### Exercise directions
Below are lines of data; restate word for word those running from the line containing "set_input_delay 9.0000 -clock" to the line containing "bash standard.sh > standard.log 2>&1", inclusive, and no others.

[Collected data]
──────
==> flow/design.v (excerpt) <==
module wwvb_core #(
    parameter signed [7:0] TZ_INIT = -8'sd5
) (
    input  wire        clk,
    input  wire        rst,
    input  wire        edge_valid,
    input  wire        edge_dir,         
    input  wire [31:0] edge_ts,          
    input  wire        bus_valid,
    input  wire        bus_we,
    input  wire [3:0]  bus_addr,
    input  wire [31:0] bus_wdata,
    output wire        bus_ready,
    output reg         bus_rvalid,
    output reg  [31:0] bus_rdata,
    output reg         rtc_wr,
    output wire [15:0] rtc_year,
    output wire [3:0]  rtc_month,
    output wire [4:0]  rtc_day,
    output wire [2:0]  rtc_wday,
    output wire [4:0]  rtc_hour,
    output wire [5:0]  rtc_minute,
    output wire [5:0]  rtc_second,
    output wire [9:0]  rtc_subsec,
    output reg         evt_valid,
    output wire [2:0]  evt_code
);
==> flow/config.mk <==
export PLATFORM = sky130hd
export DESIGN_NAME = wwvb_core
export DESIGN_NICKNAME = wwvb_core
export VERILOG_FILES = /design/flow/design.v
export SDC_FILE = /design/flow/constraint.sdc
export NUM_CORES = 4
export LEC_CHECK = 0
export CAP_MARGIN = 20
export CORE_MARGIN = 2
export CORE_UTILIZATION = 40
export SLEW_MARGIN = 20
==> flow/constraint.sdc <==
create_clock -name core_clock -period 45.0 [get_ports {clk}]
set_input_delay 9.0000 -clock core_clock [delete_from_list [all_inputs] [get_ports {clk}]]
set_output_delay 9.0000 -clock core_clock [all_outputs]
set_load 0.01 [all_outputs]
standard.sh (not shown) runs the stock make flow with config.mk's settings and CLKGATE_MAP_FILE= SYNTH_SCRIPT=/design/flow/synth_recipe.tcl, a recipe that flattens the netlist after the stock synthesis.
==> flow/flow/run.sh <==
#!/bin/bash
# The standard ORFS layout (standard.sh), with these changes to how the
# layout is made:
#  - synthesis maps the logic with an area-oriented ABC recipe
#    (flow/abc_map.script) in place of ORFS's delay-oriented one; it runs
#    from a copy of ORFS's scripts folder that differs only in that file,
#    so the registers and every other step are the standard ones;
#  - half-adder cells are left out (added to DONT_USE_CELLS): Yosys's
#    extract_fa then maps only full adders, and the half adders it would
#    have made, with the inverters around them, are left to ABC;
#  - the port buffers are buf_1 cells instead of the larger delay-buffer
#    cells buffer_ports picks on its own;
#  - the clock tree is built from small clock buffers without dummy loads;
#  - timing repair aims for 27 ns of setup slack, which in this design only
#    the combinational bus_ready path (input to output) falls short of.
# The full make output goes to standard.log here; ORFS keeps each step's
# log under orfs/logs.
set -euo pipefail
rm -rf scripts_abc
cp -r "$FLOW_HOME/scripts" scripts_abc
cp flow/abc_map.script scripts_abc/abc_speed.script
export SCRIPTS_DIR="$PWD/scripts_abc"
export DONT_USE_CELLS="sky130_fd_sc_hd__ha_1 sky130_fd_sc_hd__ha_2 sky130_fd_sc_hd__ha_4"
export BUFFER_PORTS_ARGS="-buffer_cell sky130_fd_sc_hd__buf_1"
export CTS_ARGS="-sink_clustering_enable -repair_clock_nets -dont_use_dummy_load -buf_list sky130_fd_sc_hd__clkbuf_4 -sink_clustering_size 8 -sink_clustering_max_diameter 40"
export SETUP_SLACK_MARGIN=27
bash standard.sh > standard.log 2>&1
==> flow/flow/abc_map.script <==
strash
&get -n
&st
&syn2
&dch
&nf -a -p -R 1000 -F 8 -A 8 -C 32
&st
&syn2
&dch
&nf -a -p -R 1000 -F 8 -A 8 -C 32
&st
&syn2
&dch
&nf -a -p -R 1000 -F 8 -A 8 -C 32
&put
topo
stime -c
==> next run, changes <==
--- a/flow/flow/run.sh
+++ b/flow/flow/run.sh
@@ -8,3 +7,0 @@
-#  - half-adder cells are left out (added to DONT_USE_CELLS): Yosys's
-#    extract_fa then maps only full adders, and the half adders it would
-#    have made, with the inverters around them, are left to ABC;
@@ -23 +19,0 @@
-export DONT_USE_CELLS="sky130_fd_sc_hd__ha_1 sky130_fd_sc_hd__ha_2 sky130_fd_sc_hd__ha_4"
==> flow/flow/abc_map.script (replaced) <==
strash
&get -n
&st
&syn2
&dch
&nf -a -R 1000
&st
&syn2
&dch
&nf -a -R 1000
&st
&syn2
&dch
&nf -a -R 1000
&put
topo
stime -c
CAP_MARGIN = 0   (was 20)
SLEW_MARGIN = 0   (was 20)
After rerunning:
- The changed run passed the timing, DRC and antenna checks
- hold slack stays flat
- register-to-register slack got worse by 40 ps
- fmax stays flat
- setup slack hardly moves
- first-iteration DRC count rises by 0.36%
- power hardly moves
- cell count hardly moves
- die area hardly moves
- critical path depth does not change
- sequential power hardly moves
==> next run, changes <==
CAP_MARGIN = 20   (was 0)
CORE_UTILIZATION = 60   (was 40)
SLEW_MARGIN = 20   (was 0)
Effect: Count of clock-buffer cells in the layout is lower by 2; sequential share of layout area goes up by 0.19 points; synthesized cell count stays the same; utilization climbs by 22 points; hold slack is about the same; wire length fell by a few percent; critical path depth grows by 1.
From an optimization exercise on the open Yosys and OpenROAD flow, aimed at small area, a short achievable clock period and few clock cycles; shortcuts taken in it are not production practice. Function was checked by simulation only, so behaviour that the tests miss may differ from the original. Power is estimated from default activity; no workload was simulated.

<file path="design/flow/design.v">
module dci_serializer (
    input  wire        clk,
    input  wire        rst,         
    input  wire        cmd_valid,
    output wire        cmd_ready,
    input  wire [31:0] cmd_data,
    input  wire [3:0]  rd_idx,
    output reg  [31:0] rd_data,
    output reg         done
);
    localparam [3:0] C_ILLEGAL = 4'h1, C_RSVD_HDR = 4'h2, C_FINALIZED = 4'h3,
                     C_APP_WIDTH = 4'h4, C_APP_VALUE = 4'h5, C_OVERFLOW = 4'h6,
                     C_FIELD = 4'h7, C_RSVD_VAL = 4'h8, C_NRB = 4'h9,
                     C_FREQ = 4'hA, C_HOPCFG = 4'hB, C_PSIZE = 4'hC;
    localparam [3:0] K_WIDTH = 4'd0, K_NRB = 4'd1, K_HOPCNT = 4'd2, K_HOPFLAG = 4'd3,
                     K_HOPOFF = 4'd4, K_FREQ = 4'd5, K_SMI = 4'd6, K_TBS = 4'd7,
                     K_PSIZE = 4'd8;
    localparam [2:0] B_NONE = 3'd0, B_CLEAR = 3'd1, B_ZEROS = 3'd2, B_APPEND = 3'd3,
                     B_FINAL = 3'd4, B_FIELD = 3'd5, B_COMMIT = 3'd6, B_FAULT = 3'd7;
    reg          halted;
    reg          in_cmd;        
    reg  [7:0]   opc;
    reg  [3:0]   k;             
    reg  [8:0]   nrb;
    reg  [4:0]   fw;
    reg  [1:0]   h;
    reg          hf;
    reg          sulp, sul;
    reg  [1:0]   smi;
    reg          pb;            
    reg          pf;            
    reg  [3:0]   pcause, pfield;
    reg  [2:0]   b_op;
    reg          b_first;       
    reg  [31:0]  R;             
    reg  [7:0]   pos;           
    reg  [127:0] bank0, bank1;
    reg          acc_ptr, out_ptr;
    reg  [7:0]   acc_len, out_len;
    reg          acc_final, out_valid, fault;
    assign cmd_ready = ~halted;
    wire   accept = cmd_valid & ~halted;
    wire [31:0] v = cmd_data;
    wire       is_pack = opc[4];
    wire [2:0] o       = opc[2:0];
    reg  [3:0] nops;
    always @* begin
        if (!is_pack) nops = (o == 3'd2) ? 4'd2 : 4'd1;    
        else case (o)
            3'd0: nops = 4'd14;
            3'd1: nops = 4'd9;
            3'd2: nops = 4'd13;
            3'd3: nops = 4'd9;
            3'd4: nops = 4'd8;
            3'd5: nops = 4'd7;
            3'd6: nops = 4'd12;
            default: nops = 4'd6;
        endcase
    end
    wire last = (k == nops);
    reg  [7:0] ck;
    always @* begin
        ck = {K_WIDTH, 4'd0};
        case (o)
            3'd0: case (k)
                4'd1:  ck = {K_NRB, 4'd0};
                4'd2:  ck = {K_HOPCNT, 4'd0};
                4'd3:  ck = {K_HOPFLAG, 4'd0};
                4'd4:  ck = {K_HOPOFF, 4'd0};
                4'd5:  ck = {K_FREQ, 4'd0};
                4'd6:  ck = {K_WIDTH, 4'd4};
                4'd7:  ck = {K_WIDTH, 4'd5};
                4'd8:  ck = {K_WIDTH, 4'd1};
                4'd9:  ck = {K_WIDTH, 4'd2};
                4'd10: ck = {K_WIDTH, 4'd4};
                4'd11: ck = {K_WIDTH, 4'd2};
                4'd12: ck = {K_WIDTH, 4'd1};
                4'd13: ck = {K_WIDTH, 4'd1};
                default: ck = {K_PSIZE, 4'd0};
            endcase
            3'd1: case (k)
                4'd1:  ck = {K_NRB, 4'd0};
                4'd2:  ck = {K_HOPFLAG, 4'd0};
                4'd3:  ck = {K_HOPOFF, 4'd0};
                4'd4:  ck = {K_FREQ, 4'd0};
                4'd5:  ck = {K_WIDTH, 4'd4};
                4'd6:  ck = {K_WIDTH, 4'd5};
                4'd7:  ck = {K_WIDTH, 4'd2};
                4'd8:  ck = {K_WIDTH, 4'd2};
                default: ck = {K_PSIZE, 4'd0};
            endcase
            3'd2: case (k)
                4'd1:  ck = {K_NRB, 4'd0};
                4'd2:  ck = {K_FREQ, 4'd0};
                4'd3:  ck = {K_WIDTH, 4'd4};
                4'd4:  ck = {K_WIDTH, 4'd1};
                4'd5:  ck = {K_WIDTH, 4'd5};
                4'd6:  ck = {K_WIDTH, 4'd1};
                4'd7:  ck = {K_WIDTH, 4'd2};
                4'd8:  ck = {K_WIDTH, 4'd4};
                4'd9:  ck = {K_WIDTH, 4'd2};
                4'd10: ck = {K_WIDTH, 4'd2};
                4'd11: ck = {K_WIDTH, 4'd3};
                4'd12: ck = {K_WIDTH, 4'd3};
                default: ck = {K_PSIZE, 4'd0};
            endcase
            3'd3: case (k)
                4'd1:  ck = {K_NRB, 4'd0};
                4'd2:  ck = {K_SMI, 4'd0};
                4'd3:  ck = {K_WIDTH, 4'd8};
                4'd4:  ck = {K_FREQ, 4'd0};
                4'd5:  ck = {K_WIDTH, 4'd4};
                4'd6:  ck = {K_WIDTH, 4'd1};
                4'd7:  ck = {K_WIDTH, 4'd5};
                4'd8:  ck = {K_TBS, 4'd0};
                default: ck = {K_PSIZE, 4'd0};
            endcase
            3'd4: case (k)
                4'd1:  ck = {K_NRB, 4'd0};
                4'd2:  ck = {K_FREQ, 4'd0};
                4'd3:  ck = {K_WIDTH, 4'd4};
                4'd4:  ck = {K_WIDTH, 4'd1};
                4'd5:  ck = {K_WIDTH, 4'd5};
                4'd6:  ck = {K_WIDTH, 4'd2};
                4'd7:  ck = {K_WIDTH, 4'd1};
                default: ck = {K_PSIZE, 4'd0};
            endcase
            3'd5: case (k)
                4'd1:  ck = {K_NRB, 4'd0};
                4'd2:  ck = {K_FREQ, 4'd0};
                4'd3:  ck = {K_WIDTH, 4'd4};
                4'd4:  ck = {K_WIDTH, 4'd1};
                4'd5:  ck = {K_WIDTH, 4'd5};
                4'd6:  ck = {K_TBS, 4'd0};
                default: ck = {K_PSIZE, 4'd0};
            endcase
            3'd6: case (k)
                4'd1:  ck = {K_NRB, 4'd0};
                4'd2:  ck = {K_FREQ, 4'd0};
                4'd3:  ck = {K_WIDTH, 4'd4};
                4'd4:  ck = {K_WIDTH, 4'd1};
                4'd5:  ck = {K_WIDTH, 4'd5};
                4'd6:  ck = {K_WIDTH, 4'd1};
                4'd7:  ck = {K_WIDTH, 4'd2};
                4'd8:  ck = {K_WIDTH, 4'd4};
                4'd9:  ck = {K_WIDTH, 4'd2};
                4'd10: ck = {K_WIDTH, 4'd3};
                4'd11: ck = {K_WIDTH, 4'd3};
                default: ck = {K_PSIZE, 4'd0};
            endcase
            default: case (k)    
                4'd1:  ck = {K_WIDTH, 4'd1};
                4'd2:  ck = {K_WIDTH, 4'd14};
                4'd3:  ck = {K_WIDTH, 4'd4};
                4'd4:  ck = {K_WIDTH, 4'd4};
                4'd5:  ck = {K_WIDTH, 4'd3};
                default: ck = {K_WIDTH, 4'd1};
            endcase
        endcase
    end
    wire [3:0] ck_kind = ck[7:4];
    wire [3:0] ck_w    = ck[3:0];
    function [4:0] fw_of;
        input [8:0] n;
        begin
            if      (n <= 9'd1)   fw_of = 5'd0;
            else if (n <= 9'd2)   fw_of = 5'd2;
            else if (n <= 9'd3)   fw_of = 5'd3;
            else if (n <= 9'd5)   fw_of = 5'd4;
            else if (n <= 9'd7)   fw_of = 5'd5;
            else if (n <= 9'd10)  fw_of = 5'd6;
            else if (n <= 9'd15)  fw_of = 5'd7;
            else if (n <= 9'd22)  fw_of = 5'd8;
            else if (n <= 9'd31)  fw_of = 5'd9;
            else if (n <= 9'd44)  fw_of = 5'd10;
            else if (n <= 9'd63)  fw_of = 5'd11;
            else if (n <= 9'd90)  fw_of = 5'd12;
            else if (n <= 9'd127) fw_of = 5'd13;
            else if (n <= 9'd180) fw_of = 5'd14;
            else if (n <= 9'd255) fw_of = 5'd15;
            else                  fw_of = 5'd16;
        end
    endfunction
    function ge_pow;
        input [31:0] x;
        input [5:0]  w;
        integer j;
        begin
            ge_pow = 1'b0;
            for (j = 0; j < 32; j = j + 1)
                if (j >= w && x[j]) ge_pow = 1'b1;
        end
    endfunction
    wire [4:0] fw_free = fw - {3'd0, h};
    reg  [16:0] trow [0:8];
    integer     ti, tj;
    always @* begin
        for (ti = 0; ti < 9; ti = ti + 1) trow[ti] = 17'd0;
        trow[0][0] = nrb[0];
        for (ti = 1; ti < 9; ti = ti + 1)
            trow[ti] = trow[ti] | ({16'd0, nrb[ti]} << (2 * ti - 1));
        for (ti = 0; ti < 9; ti = ti + 1)
            for (tj = ti + 1; tj < 9; tj = tj + 1)
                trow[ti] = trow[ti] | ({16'd0, nrb[ti] & nrb[tj]} << (ti + tj));
    end
    wire [16:0] t_rb = trow[0] + trow[1] + trow[2] + trow[3] + trow[4] + trow[5] +
                       trow[6] + trow[7] + trow[8] + {9'd0, nrb[8:1]};
    reg  [7:0] nat;
    always @* begin
        case (o)
            3'd0:    nat = 8'd20 + {3'd0, fw} + {7'd0, sulp};
            3'd1:    nat = 8'd15 + {3'd0, fw};
            3'd6:    nat = 8'd26 + {3'd0, fw};
            default: nat = 8'd28 + {3'd0, fw};
        endcase
    end
    reg        ck_fail;
    reg  [3:0] ck_cause;
    always @* begin
        ck_fail  = 1'b0;
        ck_cause = C_FIELD;
        case (ck_kind)
            K_WIDTH: ck_fail = ge_pow(v, {2'd0, ck_w});
            K_NRB: begin
                ck_cause = C_NRB;
                ck_fail  = (v == 32'd0) || (v > 32'd275);
            end
            K_HOPCNT: begin
                ck_cause = C_RSVD_VAL;
                ck_fail  = (v != 32'd0) && (v != 32'd2) && (v != 32'd4);
            end
            K_HOPFLAG: begin
                if (v > 32'd1) ck_fail = 1'b1;
                else if (v[0] && (h == 2'd0 || fw < {3'd0, h})) begin
                    ck_fail  = 1'b1;
                    ck_cause = C_HOPCFG;
                end
            end
            K_HOPOFF: ck_fail = ge_pow(v, {4'd0, h});
            K_FREQ: begin
                ck_cause = C_FREQ;
                ck_fail  = (v[31:16] != 16'd0) || ({1'b0, v[15:0]} >= t_rb) ||
                           (hf && ge_pow(v, {1'b0, fw_free}));
            end
            K_SMI: begin
                if (v > 32'd3) ck_fail = 1'b1;
                else if (v == 32'd0) begin
                    ck_fail  = 1'b1;
                    ck_cause = C_RSVD_VAL;
                end
            end
            K_TBS: begin
                if (v > 32'd3) ck_fail = 1'b1;
                else if (v == 32'd3) begin
                    ck_fail  = 1'b1;
                    ck_cause = C_RSVD_VAL;
                end
            end
            default: begin    
                ck_cause = C_PSIZE;
                ck_fail  = (v[31:8] != 24'd0) || (v[7:0] > 8'd128) || (v[7:0] < nat);
            end
        endcase
    end
    reg  [4:0]  ew;
    reg  [31:0] ev;
    reg         eskip;     
    always @* begin
        ew = 5'd0;
        ev = 32'd0;
        eskip = 1'b0;
        case (o)
            3'd0, 3'd1: begin    
                case ((o == 3'd1 && k != 4'd1) ? k + 4'd1 : k)
                    4'd1:  begin ew = 5'd1; ev = 32'd0; end
                    4'd4:  begin ew = hf ? {3'd0, h} : 5'd0; ev = hf ? v : 32'd0; end
                    4'd5:  begin ew = hf ? fw_free : fw; ev = v; end
                    4'd6:  begin ew = 5'd5; ev = {v[30:0], hf}; end
                    4'd7:  begin ew = 5'd5; ev = v; end
                    4'd8:  if (o == 3'd0) begin ew = 5'd1; ev = v; end
                           else begin ew = 5'd2; ev = v; end    
                    4'd9:  begin ew = 5'd2; ev = v; end
                    4'd10: begin ew = 5'd4; ev = v; end
                    4'd11: begin ew = 5'd2; ev = v; end
                    default: ;
                endcase
            end
            3'd3: case (k)    
                4'd2:  begin ew = 5'd2;  ev = v; end
                4'd3:  begin ew = 5'd8;  ev = v; eskip = ~smi[1]; end
                4'd4:  begin ew = fw;    ev = v; eskip = ~smi[0]; end
                4'd5:  begin ew = 5'd4;  ev = v; eskip = ~smi[0]; end
                4'd6:  begin ew = 5'd1;  ev = v; eskip = ~smi[0]; end
                4'd7:  begin ew = 5'd5;  ev = v; eskip = ~smi[0]; end
                4'd8:  begin ew = 5'd2;  ev = v; eskip = ~smi[0]; end
                default: ;
            endcase
            3'd7: begin ew = {1'b0, ck_w}; ev = v; end    
            default: begin    
                if (k == 4'd1) begin
                    ew = (o == 3'd2 || o == 3'd6) ? 5'd1 : 5'd0;
                    ev = (o == 3'd2 || o == 3'd6) ? 32'd1 : 32'd0;
                end else if (k == 4'd2) begin
                    ew = fw; ev = v;
                end else if (!last) begin
                    ew = (ck_kind == K_TBS) ? 5'd2 : {1'b0, ck_w}; ev = v;
                end
            end
        endcase
    end
    wire       final_fwd = (b_op == B_FINAL || b_op == B_COMMIT) ? 1'b1 :
                           (b_op == B_CLEAR) ? 1'b0 : acc_final;
    wire       w_big     = (v[31:6] != 26'd0) || (v[5] && v[4:0] != 5'd0);
    wire [8:0] app_end   = {1'b0, acc_len} + {3'd0, v[5:0]};
    wire [8:0] zer_end   = {1'b0, acc_len} + {1'b0, v[7:0]};
    wire [7:0] pk_end = pos + {3'd0, ew};
    always @(posedge clk) begin
        if (rst) begin
            halted <= 1'b0;
            in_cmd <= 1'b0;
            opc    <= 8'd0;
            k      <= 4'd0;
            pf     <= 1'b0;
            pcause <= 4'd0;
            pfield <= 4'd0;
            b_op   <= B_NONE;
            b_first <= 1'b0;
        end else begin
            b_op    <= B_NONE;
            b_first <= 1'b0;
            if (accept) begin
                if (!in_cmd) begin
                    opc  <= v[7:0];
                    k    <= 4'd1;
                    pos  <= 8'd0;
                    pf   <= 1'b0;
                    hf   <= 1'b0;
                    sulp <= 1'b0;
                    pfield <= 4'd0;
                    if (v[31:8] != 24'd0) begin
                        pf <= 1'b1; pcause <= C_RSVD_HDR;
                        b_op <= B_FAULT; halted <= 1'b1;
                    end else case (v[7:0])
                        8'h01: b_op <= B_CLEAR;
                        8'h02, 8'h03, 8'h10, 8'h11, 8'h12, 8'h13,
                        8'h14, 8'h15, 8'h16, 8'h17: in_cmd <= 1'b1;
                        8'h04: if (final_fwd) begin
                                   pf <= 1'b1; pcause <= C_FINALIZED;
                                   b_op <= B_FAULT; halted <= 1'b1;
                               end else
                                   b_op <= B_FINAL;
                        default: begin
                            pf <= 1'b1; pcause <= C_ILLEGAL;
                            b_op <= B_FAULT; halted <= 1'b1;
                        end
                    endcase
                end else if (!is_pack) begin
                    k <= k + 4'd1;
                    if (o == 3'd3) begin    
                        in_cmd <= 1'b0;
                        pos    <= zer_end[7:0];
                        if (acc_final) begin
                            pf <= 1'b1; pcause <= C_FINALIZED; pfield <= 4'd0;
                            b_op <= B_FAULT; halted <= 1'b1;
                        end else if (v[31:8] != 24'd0 || zer_end > 9'd128) begin
                            pf <= 1'b1; pcause <= C_OVERFLOW; pfield <= 4'd1;
                            b_op <= B_FAULT; halted <= 1'b1;
                        end else
                            b_op <= B_ZEROS;
                    end else if (k == 4'd1) begin    
                        R <= v;
                    end else begin                   
                        in_cmd <= 1'b0;
                        pos    <= app_end[7:0];
                        if (acc_final) begin
                            pf <= 1'b1; pcause <= C_FINALIZED; pfield <= 4'd0;
                            b_op <= B_FAULT; halted <= 1'b1;
                        end else if (w_big) begin
                            pf <= 1'b1; pcause <= C_APP_WIDTH; pfield <= 4'd2;
                            b_op <= B_FAULT; halted <= 1'b1;
                        end else if (ge_pow(R, v[5:0])) begin
                            pf <= 1'b1; pcause <= C_APP_VALUE; pfield <= 4'd1;
                            b_op <= B_FAULT; halted <= 1'b1;
                        end else if (app_end > 9'd128) begin
                            pf <= 1'b1; pcause <= C_OVERFLOW; pfield <= 4'd2;
                            b_op <= B_FAULT; halted <= 1'b1;
                        end else
                            b_op <= B_APPEND;
                    end
                end else begin
                    k <= k + 4'd1;
                    if (!pf && ck_fail) begin
                        pf     <= 1'b1;
                        pcause <= ck_cause;
                        pfield <= k;
                    end
                    if (k == 4'd1) begin
                        pb  <= ~acc_ptr;
                        nrb <= v[8:0];
                        fw  <= fw_of(v[8:0]);
                        h   <= (v[8:0] < 9'd50) ? 2'd1 : 2'd2;    
                    end
                    if (o == 3'd0 && k == 4'd2)
                        h <= (v == 32'd4) ? 2'd2 : (v == 32'd2) ? 2'd1 : 2'd0;
                    if ((o == 3'd0 && k == 4'd3) || (o == 3'd1 && k == 4'd2))
                        hf <= v[0];
                    if (o == 3'd0 && k == 4'd12) sulp <= v[0];
                    if (o == 3'd0 && k == 4'd13) sul  <= v[0];
                    if (o == 3'd3 && k == 4'd2)  smi  <= v[1:0];
                    if (last) begin
                        in_cmd <= 1'b0;
                        if (pf || ck_fail) begin
                            b_op <= B_FAULT; halted <= 1'b1;
                        end else
                            b_op <= B_COMMIT;
                        if (o == 3'd7) begin    
                            R   <= v;
                            pos <= pk_end;
                        end else begin
                            R   <= {31'd0, (o == 3'd0) & sulp & sul};
                            pos <= v[7:0];
                        end
                    end else begin
                        b_op    <= eskip ? B_NONE : B_FIELD;
                        b_first <= (k == 4'd1);
                        R       <= ev;
                        pos     <= pk_end;
                    end
                end
            end
        end
    end
    wire [6:0]   b_s = 7'd0 - pos[6:0];
    wire [127:0] sh  = {96'd0, R} << b_s;
    reg  k0, k1, w0, w1;
    always @* begin
        k0 = 1'b1; k1 = 1'b1; w0 = 1'b0; w1 = 1'b0;
        if (rst) begin
            k0 = 1'b0; k1 = 1'b0;
        end else case (b_op)
            B_CLEAR:  if (out_ptr) k0 = 1'b0; else k1 = 1'b0;
            B_APPEND: if (acc_ptr) w1 = 1'b1; else w0 = 1'b1;
            B_FIELD, B_COMMIT: begin
                if (pb) begin w1 = 1'b1; k1 = ~b_first; end
                else    begin w0 = 1'b1; k0 = ~b_first; end
            end
            default: ;
        endcase
    end
    always @(posedge clk) begin
        bank0 <= (bank0 & {128{k0}}) | (sh & {128{w0}});
        bank1 <= (bank1 & {128{k1}}) | (sh & {128{w1}});
    end
    always @(posedge clk) begin
        if (rst) begin
            acc_ptr   <= 1'b0;
            acc_len   <= 8'd0;
            acc_final <= 1'b0;
            out_valid <= 1'b0;
            fault     <= 1'b0;
            done      <= 1'b0;
        end else begin
            done <= (b_op != B_NONE) && (b_op != B_FIELD);
            case (b_op)
                B_CLEAR: begin
                    acc_ptr   <= ~out_ptr;
                    acc_len   <= 8'd0;
                    acc_final <= 1'b0;
                end
                B_ZEROS, B_APPEND: acc_len <= pos;
                B_FINAL: begin
                    out_ptr   <= acc_ptr;
                    out_len   <= acc_len;
                    out_valid <= 1'b1;
                    acc_final <= 1'b1;
                end
                B_COMMIT: begin
                    acc_ptr   <= pb;
                    out_ptr   <= pb;
                    acc_len   <= pos;
                    out_len   <= pos;
                    out_valid <= 1'b1;
                    acc_final <= 1'b1;
                end
                B_FAULT: begin
                    fault     <= 1'b1;
                    out_valid <= 1'b0;
                end
                default: ;
            endcase
        end
    end
    wire       rd_acc = (rd_idx[3:2] == 2'd1);
    wire       rd_out = (rd_idx[3:2] == 2'd2);
    wire       rd_b1  = (rd_acc & acc_ptr) | (rd_out & out_ptr);
    wire       rd_b0  = (rd_acc & ~acc_ptr) | (rd_out & ~out_ptr);
    wire [3:0] rd_w   = 4'b0001 << rd_idx[1:0];
    wire [3:0] rd_s   = (rd_idx[3:2] == 2'd0) ? rd_w : 4'd0;
    integer    rj;
    always @* begin
        rd_data = ({32{rd_s[0]}} & {29'd0, out_valid, acc_final, fault}) |
                  ({32{rd_s[1] & fault}} & {12'd0, pfield, opc, 4'd0, pcause}) |
                  ({32{rd_s[2]}} & {24'd0, acc_len}) |
                  ({32{rd_s[3]}} & {24'd0, out_len});
        for (rj = 0; rj < 4; rj = rj + 1)
            rd_data = rd_data | ({32{rd_b0 & rd_w[rj]}} & bank0[127 - 32 * rj -: 32]) |
                                ({32{rd_b1 & rd_w[rj]}} & bank1[127 - 32 * rj -: 32]);
    end
endmodule
</file>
──────
### Worked solution
set_input_delay 9.0000 -clock core_clock [delete_from_list [all_inputs] [get_ports {clk}]]
set_output_delay 9.0000 -clock core_clock [all_outputs]
set_load 0.01 [all_outputs]
standard.sh (not shown) runs the stock make flow with config.mk's settings and CLKGATE_MAP_FILE= SYNTH_SCRIPT=/design/flow/synth_recipe.tcl, a recipe that flattens the netlist after the stock synthesis.
==> flow/flow/run.sh <==
#!/bin/bash
# The standard ORFS layout (standard.sh), with these changes to how the
# layout is made:
#  - synthesis maps the logic with an area-oriented ABC recipe
#    (flow/abc_map.script) in place of ORFS's delay-oriented one; it runs
#    from a copy of ORFS's scripts folder that differs only in that file,
#    so the registers and every other step are the standard ones;
#  - half-adder cells are left out (added to DONT_USE_CELLS): Yosys's
#    extract_fa then maps only full adders, and the half adders it would
#    have made, with the inverters around them, are left to ABC;
#  - the port buffers are buf_1 cells instead of the larger delay-buffer
#    cells buffer_ports picks on its own;
#  - the clock tree is built from small clock buffers without dummy loads;
#  - timing repair aims for 27 ns of setup slack, which in this design only
#    the combinational bus_ready path (input to output) falls short of.
# The full make output goes to standard.log here; ORFS keeps each step's
# log under orfs/logs.
set -euo pipefail
rm -rf scripts_abc
cp -r "$FLOW_HOME/scripts" scripts_abc
cp flow/abc_map.script scripts_abc/abc_speed.script
export SCRIPTS_DIR="$PWD/scripts_abc"
export DONT_USE_CELLS="sky130_fd_sc_hd__ha_1 sky130_fd_sc_hd__ha_2 sky130_fd_sc_hd__ha_4"
export BUFFER_PORTS_ARGS="-buffer_cell sky130_fd_sc_hd__buf_1"
export CTS_ARGS="-sink_clustering_enable -repair_clock_nets -dont_use_dummy_load -buf_list sky130_fd_sc_hd__clkbuf_4 -sink_clustering_size 8 -sink_clustering_max_diameter 40"
export SETUP_SLACK_MARGIN=27
bash standard.sh > standard.log 2>&1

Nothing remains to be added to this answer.